Work instruction:
Reproduce precisely the lines of the listing below, starting with the line that contains "export DESIGN_NAME = result_store_top" and stopping after the line that contains "export NUM_CORES = 1"; include nothing else.

──────

--- config.mk ---
export PLATFORM = sky130hd
export DESIGN_NAME = result_store_top
export DESIGN_NICKNAME = d
export VERILOG_FILES = /design/src/hw/result_pkg.sv /design/src/hw/result_packer.sv /design/src/hw/result_fifo.sv /design/src/hw/result_unpacker.sv /design/src/hw/result_store_top.sv
export SDC_FILE = /design/constraint.sdc
export NUM_CORES = 1
export LEC_CHECK = 0
export ABC_AREA = 1
export BUFFER_PORTS_ARGS = -buffer_cell sky130_fd_sc_hd__buf_4
export CORE_AREA = 2 2 169 171
export CTS_BUF_LIST = sky130_fd_sc_hd__clkbuf_8
export DETAILED_ROUTE_END_ITERATION = 8
export DIE_AREA = 0 0 171 173
export PLACE_DENSITY = 0.76
export SYNTH_ARGS = -nofsm -noshare
export SYNTH_HDL_FRONTEND = slang
export SYNTH_SLANG_ARGS = --single-unit
--- constraint.sdc ---
create_clock -name clk -period 2.2 [get_ports clk]
set_input_delay 0.11 -clock clk [delete_from_list [all_inputs] [get_ports clk]]
set_output_delay 0.11 -clock clk [all_outputs]
set_load 0.005 [all_outputs]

──────

Completed task:
export DESIGN_NAME = result_store_top
export DESIGN_NICKNAME = d
export VERILOG_FILES = /design/src/hw/result_pkg.sv /design/src/hw/result_packer.sv /design/src/hw/result_fifo.sv /design/src/hw/result_unpacker.sv /design/src/hw/result_store_top.sv
export SDC_FILE = /design/constraint.sdc
export NUM_CORES = 1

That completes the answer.